### Required work
Below are the entries; give again exactly the lines from the one mentioning "ports, before layout" through the one mentioning "path type in2reg, start", inclusive.

### Stored data
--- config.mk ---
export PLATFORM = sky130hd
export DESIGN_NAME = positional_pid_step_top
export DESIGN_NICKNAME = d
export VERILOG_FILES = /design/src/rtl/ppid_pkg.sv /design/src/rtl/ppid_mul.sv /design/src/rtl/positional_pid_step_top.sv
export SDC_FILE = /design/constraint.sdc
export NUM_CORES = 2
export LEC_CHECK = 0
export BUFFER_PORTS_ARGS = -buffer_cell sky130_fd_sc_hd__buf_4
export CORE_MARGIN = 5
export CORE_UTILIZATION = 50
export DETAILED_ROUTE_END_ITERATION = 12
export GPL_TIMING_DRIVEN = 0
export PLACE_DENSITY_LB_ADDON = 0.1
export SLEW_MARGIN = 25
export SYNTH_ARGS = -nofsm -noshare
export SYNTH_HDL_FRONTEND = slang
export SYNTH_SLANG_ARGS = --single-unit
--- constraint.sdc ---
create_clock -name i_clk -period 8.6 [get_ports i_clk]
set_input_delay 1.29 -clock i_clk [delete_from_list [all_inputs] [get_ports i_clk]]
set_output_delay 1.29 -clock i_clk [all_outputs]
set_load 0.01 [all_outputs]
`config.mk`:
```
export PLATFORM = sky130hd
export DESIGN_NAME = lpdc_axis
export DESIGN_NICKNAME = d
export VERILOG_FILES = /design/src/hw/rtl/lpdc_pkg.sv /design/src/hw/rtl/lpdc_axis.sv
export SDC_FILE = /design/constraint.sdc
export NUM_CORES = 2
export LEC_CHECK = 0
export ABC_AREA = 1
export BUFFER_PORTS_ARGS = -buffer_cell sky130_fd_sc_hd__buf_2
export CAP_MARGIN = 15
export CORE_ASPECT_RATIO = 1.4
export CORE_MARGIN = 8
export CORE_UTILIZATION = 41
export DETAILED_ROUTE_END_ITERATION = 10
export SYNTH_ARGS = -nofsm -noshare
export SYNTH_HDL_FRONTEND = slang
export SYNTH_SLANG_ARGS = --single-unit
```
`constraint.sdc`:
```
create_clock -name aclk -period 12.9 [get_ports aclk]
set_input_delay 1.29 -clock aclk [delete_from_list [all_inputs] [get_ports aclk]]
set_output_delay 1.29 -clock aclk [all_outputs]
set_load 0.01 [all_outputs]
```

* * *

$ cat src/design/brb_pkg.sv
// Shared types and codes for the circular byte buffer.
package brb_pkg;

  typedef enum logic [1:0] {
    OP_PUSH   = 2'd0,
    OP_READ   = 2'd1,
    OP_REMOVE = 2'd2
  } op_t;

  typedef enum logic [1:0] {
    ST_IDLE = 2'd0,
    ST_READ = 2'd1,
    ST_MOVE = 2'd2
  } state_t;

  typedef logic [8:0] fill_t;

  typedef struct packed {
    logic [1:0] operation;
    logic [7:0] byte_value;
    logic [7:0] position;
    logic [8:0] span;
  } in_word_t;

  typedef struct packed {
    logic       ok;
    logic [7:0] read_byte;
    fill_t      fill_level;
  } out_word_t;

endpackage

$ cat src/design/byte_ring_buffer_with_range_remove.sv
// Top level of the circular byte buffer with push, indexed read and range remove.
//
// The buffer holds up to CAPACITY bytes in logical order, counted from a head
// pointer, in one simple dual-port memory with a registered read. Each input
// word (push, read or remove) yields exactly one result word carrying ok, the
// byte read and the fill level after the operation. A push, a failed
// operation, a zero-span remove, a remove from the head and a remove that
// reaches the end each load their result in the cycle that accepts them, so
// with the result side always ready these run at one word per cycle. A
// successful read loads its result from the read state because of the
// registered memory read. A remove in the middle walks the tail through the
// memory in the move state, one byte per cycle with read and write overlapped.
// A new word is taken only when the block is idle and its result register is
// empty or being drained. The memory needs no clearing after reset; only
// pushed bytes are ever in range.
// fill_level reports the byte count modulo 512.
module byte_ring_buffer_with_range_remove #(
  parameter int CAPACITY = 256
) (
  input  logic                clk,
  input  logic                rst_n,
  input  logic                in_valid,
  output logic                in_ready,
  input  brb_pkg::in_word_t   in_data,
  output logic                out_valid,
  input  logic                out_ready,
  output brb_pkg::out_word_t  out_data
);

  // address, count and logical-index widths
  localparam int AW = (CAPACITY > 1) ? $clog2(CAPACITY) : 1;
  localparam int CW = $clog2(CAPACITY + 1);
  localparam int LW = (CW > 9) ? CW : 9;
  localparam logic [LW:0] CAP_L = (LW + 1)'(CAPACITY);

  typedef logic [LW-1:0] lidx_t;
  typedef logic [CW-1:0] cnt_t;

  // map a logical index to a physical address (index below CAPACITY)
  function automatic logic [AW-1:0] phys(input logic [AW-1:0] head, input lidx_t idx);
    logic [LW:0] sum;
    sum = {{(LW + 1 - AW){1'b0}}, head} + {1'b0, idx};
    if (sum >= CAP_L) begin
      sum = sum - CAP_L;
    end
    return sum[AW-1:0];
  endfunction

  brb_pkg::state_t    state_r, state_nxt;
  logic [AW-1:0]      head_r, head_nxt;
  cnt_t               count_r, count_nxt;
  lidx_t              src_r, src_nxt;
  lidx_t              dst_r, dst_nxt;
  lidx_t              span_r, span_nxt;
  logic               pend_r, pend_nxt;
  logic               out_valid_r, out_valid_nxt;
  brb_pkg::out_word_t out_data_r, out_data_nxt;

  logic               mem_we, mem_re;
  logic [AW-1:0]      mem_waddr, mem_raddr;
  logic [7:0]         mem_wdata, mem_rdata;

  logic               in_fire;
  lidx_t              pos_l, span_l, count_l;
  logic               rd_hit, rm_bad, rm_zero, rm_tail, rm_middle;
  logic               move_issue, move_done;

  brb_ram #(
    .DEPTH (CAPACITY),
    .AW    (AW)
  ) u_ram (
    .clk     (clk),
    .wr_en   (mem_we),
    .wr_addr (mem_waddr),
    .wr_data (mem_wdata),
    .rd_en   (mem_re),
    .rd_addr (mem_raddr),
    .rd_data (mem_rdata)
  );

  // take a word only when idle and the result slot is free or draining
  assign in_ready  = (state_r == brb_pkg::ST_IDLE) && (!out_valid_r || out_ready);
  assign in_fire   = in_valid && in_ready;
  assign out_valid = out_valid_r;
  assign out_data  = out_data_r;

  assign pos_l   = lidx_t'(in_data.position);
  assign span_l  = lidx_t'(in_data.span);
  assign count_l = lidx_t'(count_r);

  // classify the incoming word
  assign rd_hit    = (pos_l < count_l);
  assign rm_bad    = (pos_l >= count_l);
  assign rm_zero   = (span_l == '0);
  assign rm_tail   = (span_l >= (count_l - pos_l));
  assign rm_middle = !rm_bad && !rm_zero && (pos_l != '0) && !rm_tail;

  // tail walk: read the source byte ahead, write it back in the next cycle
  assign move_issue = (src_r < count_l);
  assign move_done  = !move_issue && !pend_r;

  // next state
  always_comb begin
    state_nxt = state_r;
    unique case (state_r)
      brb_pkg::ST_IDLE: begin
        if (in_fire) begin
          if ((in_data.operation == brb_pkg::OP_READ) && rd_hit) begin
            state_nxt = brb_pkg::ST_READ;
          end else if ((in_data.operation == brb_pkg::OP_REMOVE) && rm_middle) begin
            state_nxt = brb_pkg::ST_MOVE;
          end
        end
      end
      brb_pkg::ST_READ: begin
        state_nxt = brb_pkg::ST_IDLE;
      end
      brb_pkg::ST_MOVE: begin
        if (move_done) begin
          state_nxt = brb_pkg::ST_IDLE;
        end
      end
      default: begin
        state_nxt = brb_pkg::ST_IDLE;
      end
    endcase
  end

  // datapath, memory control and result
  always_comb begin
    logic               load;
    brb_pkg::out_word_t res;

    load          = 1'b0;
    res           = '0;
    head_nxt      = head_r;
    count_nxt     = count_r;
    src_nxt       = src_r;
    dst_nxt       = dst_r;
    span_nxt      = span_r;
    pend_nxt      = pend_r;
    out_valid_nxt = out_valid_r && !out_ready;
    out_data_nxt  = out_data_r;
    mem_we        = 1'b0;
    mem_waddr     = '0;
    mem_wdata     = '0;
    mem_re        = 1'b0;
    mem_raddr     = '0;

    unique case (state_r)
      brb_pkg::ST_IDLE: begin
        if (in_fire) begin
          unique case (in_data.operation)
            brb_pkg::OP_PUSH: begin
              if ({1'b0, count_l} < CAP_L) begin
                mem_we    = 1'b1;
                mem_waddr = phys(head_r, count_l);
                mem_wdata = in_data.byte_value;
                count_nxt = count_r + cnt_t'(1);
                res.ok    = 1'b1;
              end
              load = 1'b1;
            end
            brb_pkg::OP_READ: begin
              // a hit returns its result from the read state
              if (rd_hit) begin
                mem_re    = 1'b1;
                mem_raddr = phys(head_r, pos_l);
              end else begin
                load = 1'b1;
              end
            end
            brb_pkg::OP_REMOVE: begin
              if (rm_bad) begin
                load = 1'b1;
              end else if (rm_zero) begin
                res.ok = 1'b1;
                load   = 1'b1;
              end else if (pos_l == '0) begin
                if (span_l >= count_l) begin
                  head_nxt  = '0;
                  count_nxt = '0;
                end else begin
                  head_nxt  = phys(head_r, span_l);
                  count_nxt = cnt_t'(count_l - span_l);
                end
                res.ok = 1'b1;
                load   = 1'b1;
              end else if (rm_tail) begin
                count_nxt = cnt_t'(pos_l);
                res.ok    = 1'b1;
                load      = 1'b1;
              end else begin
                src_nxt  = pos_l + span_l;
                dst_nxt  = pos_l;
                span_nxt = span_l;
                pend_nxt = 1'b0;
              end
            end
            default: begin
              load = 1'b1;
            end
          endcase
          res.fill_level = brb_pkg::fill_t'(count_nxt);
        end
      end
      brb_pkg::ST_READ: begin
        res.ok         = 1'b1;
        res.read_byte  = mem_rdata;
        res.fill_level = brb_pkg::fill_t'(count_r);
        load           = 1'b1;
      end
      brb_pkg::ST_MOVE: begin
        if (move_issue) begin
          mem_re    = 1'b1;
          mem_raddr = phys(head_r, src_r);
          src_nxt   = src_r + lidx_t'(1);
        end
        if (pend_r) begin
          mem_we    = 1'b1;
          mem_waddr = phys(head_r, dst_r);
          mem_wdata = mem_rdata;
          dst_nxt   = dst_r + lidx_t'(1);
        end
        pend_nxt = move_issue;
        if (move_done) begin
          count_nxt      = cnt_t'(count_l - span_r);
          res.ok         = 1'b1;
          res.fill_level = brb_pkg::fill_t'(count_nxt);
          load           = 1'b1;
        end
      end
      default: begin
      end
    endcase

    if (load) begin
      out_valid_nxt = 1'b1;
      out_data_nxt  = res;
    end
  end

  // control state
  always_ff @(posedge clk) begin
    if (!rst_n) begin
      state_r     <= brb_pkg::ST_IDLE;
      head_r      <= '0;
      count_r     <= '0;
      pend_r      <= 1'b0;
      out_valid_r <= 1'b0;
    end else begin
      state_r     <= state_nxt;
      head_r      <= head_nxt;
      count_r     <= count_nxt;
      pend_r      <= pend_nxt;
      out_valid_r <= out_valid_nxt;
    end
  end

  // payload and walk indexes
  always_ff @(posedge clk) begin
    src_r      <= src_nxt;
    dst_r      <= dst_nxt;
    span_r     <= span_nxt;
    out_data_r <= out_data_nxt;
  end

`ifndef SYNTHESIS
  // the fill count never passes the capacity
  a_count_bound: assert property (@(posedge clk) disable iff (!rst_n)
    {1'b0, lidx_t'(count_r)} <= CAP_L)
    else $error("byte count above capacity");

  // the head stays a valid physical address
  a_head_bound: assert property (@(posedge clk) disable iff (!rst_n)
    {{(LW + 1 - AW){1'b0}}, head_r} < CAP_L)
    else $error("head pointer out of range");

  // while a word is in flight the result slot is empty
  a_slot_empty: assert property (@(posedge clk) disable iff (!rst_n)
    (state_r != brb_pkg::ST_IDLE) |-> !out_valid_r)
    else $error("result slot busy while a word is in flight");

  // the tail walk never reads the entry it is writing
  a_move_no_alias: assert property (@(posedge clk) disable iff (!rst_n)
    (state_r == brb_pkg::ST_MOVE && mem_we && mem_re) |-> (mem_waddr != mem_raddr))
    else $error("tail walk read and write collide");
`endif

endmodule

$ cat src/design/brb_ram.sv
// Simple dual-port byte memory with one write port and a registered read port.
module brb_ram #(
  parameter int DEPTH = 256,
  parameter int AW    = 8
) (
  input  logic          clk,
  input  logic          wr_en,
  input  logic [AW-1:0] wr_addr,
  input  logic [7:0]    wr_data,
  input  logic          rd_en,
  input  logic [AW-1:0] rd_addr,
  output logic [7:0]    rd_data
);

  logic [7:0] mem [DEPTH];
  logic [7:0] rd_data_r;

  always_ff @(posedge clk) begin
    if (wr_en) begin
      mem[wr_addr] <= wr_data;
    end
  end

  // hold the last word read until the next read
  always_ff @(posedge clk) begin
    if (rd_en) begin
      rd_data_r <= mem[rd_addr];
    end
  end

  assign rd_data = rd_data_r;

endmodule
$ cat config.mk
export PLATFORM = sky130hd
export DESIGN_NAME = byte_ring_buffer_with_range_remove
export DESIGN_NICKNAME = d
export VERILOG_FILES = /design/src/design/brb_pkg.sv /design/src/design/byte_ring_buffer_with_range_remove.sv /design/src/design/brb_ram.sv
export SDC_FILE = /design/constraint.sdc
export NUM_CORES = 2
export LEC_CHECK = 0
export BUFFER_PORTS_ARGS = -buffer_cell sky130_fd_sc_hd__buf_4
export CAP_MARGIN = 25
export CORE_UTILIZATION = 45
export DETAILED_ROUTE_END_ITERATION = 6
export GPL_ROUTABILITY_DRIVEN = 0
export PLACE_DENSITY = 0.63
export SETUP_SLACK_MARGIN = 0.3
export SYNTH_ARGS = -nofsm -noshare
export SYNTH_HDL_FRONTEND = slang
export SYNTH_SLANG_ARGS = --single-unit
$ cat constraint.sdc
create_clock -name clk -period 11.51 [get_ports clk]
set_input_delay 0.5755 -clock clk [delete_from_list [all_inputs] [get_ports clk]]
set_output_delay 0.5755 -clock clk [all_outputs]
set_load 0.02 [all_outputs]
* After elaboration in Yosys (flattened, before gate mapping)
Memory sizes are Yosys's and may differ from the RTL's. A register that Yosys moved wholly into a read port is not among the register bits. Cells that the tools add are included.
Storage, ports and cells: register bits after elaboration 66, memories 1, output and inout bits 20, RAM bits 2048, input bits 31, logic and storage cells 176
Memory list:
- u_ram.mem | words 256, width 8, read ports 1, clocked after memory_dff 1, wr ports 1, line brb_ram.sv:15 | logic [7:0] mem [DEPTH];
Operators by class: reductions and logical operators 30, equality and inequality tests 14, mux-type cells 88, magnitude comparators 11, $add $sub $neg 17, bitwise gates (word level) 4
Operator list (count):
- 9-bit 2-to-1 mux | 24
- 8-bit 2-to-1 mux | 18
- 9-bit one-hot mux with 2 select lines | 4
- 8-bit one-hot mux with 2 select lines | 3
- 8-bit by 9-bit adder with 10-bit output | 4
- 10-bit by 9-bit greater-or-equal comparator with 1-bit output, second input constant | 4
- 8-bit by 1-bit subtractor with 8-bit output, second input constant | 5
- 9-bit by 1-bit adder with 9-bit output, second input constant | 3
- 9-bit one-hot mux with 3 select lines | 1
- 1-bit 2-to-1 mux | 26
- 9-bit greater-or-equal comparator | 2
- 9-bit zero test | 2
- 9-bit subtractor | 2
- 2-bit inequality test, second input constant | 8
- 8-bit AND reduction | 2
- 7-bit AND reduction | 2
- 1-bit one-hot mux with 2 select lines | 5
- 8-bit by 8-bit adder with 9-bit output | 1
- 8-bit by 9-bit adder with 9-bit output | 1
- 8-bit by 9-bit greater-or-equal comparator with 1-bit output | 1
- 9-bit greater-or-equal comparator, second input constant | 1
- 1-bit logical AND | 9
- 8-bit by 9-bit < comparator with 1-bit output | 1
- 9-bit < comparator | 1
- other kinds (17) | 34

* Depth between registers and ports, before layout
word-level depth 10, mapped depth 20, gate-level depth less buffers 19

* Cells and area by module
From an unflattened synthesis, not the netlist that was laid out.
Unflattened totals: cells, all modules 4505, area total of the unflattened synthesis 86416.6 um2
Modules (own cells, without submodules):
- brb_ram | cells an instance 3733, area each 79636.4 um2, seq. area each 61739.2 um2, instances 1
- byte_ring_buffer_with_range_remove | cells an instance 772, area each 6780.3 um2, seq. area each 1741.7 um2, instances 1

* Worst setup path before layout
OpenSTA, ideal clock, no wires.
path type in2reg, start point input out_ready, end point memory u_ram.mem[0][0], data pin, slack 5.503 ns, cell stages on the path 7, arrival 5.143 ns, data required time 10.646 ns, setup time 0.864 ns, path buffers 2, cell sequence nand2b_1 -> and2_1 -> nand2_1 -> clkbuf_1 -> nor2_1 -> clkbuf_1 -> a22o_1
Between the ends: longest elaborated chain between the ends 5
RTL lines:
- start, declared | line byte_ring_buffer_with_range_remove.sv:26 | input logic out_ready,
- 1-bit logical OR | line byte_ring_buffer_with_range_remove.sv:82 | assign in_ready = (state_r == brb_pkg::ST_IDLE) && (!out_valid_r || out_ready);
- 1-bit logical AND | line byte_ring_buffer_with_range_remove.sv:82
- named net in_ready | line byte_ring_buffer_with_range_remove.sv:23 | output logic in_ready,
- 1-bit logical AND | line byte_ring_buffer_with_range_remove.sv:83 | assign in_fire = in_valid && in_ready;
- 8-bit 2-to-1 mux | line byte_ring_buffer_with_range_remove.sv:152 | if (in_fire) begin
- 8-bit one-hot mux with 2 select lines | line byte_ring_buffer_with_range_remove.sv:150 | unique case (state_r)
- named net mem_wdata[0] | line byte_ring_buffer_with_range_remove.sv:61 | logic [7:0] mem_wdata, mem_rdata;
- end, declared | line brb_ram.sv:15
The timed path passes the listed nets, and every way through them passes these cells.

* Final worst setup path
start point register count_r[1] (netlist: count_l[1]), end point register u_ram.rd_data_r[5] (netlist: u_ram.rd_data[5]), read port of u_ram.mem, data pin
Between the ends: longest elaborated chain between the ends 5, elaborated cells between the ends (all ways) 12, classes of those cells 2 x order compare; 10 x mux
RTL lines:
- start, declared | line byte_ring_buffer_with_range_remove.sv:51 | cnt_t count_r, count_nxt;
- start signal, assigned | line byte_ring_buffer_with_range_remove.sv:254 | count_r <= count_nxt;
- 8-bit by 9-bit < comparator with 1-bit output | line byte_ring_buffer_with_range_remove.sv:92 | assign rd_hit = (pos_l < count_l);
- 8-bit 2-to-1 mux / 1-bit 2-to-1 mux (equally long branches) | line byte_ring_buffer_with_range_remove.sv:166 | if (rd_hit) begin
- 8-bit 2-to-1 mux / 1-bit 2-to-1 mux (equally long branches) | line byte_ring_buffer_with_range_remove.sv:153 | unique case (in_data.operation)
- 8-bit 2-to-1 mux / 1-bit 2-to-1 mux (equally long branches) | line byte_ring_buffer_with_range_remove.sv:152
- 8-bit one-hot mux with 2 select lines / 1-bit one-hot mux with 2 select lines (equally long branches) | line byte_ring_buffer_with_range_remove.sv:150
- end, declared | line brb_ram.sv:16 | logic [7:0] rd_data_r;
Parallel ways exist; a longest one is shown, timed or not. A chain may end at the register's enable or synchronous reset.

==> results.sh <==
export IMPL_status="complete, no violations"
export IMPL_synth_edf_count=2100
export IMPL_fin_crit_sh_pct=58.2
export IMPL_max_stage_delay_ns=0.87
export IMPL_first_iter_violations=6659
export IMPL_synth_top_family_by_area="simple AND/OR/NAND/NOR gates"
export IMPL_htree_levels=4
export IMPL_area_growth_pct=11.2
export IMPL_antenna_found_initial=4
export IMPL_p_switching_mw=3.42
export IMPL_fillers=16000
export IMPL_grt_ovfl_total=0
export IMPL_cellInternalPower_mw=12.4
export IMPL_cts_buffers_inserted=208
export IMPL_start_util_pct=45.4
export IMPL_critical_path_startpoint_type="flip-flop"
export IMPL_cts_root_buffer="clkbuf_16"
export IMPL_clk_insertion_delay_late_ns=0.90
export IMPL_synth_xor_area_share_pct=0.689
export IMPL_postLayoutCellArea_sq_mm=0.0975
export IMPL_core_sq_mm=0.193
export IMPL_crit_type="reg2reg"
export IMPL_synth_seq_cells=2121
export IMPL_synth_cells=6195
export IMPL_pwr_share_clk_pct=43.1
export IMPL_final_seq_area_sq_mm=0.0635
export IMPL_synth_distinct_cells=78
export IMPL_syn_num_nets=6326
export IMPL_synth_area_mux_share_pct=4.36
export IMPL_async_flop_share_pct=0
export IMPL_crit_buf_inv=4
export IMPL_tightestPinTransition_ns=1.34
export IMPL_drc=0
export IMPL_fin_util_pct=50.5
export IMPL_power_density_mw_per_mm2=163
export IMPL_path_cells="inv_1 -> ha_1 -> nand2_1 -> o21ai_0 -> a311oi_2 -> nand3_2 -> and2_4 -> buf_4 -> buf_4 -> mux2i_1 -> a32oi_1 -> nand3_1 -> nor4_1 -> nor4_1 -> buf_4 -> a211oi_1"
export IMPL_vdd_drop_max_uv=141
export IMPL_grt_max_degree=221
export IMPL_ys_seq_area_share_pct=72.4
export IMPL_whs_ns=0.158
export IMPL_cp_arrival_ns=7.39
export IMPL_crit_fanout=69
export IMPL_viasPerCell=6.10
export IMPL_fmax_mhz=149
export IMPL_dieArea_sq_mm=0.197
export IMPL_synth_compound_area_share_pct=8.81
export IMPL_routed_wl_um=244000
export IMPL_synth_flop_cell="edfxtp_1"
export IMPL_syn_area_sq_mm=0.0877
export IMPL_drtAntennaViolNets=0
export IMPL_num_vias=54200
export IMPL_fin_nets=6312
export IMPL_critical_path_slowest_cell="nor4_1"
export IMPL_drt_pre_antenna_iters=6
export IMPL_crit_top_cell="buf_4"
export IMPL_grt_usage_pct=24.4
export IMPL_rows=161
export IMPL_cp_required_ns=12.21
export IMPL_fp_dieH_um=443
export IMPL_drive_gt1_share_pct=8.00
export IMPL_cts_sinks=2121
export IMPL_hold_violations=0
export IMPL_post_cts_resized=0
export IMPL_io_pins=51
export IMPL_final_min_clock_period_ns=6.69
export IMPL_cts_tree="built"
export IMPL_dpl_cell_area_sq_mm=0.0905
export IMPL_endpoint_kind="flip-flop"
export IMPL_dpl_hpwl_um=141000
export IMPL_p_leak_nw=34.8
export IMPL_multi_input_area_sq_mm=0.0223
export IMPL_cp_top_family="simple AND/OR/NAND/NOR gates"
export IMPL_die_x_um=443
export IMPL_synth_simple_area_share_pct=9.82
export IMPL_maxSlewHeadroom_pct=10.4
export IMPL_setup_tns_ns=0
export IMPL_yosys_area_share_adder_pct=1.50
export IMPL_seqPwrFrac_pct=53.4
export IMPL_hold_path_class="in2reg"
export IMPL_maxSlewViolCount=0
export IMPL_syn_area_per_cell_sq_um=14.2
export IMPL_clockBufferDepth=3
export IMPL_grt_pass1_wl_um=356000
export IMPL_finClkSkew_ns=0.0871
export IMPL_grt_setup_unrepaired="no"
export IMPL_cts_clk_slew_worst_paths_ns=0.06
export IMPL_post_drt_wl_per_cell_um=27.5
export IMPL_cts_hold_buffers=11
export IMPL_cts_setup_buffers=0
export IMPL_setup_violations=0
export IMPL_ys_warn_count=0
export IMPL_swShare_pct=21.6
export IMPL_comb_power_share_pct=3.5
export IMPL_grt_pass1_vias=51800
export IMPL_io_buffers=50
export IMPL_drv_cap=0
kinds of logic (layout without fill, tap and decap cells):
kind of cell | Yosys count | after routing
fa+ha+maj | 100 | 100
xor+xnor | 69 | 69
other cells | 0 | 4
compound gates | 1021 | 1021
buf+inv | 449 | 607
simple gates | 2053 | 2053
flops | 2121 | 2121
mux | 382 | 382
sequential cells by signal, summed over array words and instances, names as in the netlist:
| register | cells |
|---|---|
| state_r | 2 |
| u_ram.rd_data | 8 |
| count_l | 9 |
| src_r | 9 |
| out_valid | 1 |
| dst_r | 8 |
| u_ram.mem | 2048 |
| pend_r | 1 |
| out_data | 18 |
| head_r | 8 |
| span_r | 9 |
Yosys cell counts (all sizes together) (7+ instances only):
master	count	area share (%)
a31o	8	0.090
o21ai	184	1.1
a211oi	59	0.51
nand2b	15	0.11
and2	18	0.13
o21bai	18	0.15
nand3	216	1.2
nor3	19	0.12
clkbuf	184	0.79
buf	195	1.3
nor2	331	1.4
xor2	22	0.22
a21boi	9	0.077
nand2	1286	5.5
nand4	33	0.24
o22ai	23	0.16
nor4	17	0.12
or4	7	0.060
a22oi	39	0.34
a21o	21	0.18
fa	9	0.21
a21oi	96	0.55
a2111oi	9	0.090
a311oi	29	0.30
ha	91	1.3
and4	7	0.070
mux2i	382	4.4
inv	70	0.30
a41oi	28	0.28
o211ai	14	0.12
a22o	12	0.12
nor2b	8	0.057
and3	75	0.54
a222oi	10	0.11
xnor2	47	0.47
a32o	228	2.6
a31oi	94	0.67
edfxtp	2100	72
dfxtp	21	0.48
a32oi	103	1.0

### Task response
* Depth between registers and ports, before layout
word-level depth 10, mapped depth 20, gate-level depth less buffers 19

* Cells and area by module
From an unflattened synthesis, not the netlist that was laid out.
Unflattened totals: cells, all modules 4505, area total of the unflattened synthesis 86416.6 um2
Modules (own cells, without submodules):
- brb_ram | cells an instance 3733, area each 79636.4 um2, seq. area each 61739.2 um2, instances 1
- byte_ring_buffer_with_range_remove | cells an instance 772, area each 6780.3 um2, seq. area each 1741.7 um2, instances 1

* Worst setup path before layout
OpenSTA, ideal clock, no wires.
path type in2reg, start point input out_ready, end point memory u_ram.mem[0][0], data pin, slack 5.503 ns, cell stages on the path 7, arrival 5.143 ns, data required time 10.646 ns, setup time 0.864 ns, path buffers 2, cell sequence nand2b_1 -> and2_1 -> nand2_1 -> clkbuf_1 -> nor2_1 -> clkbuf_1 -> a22o_1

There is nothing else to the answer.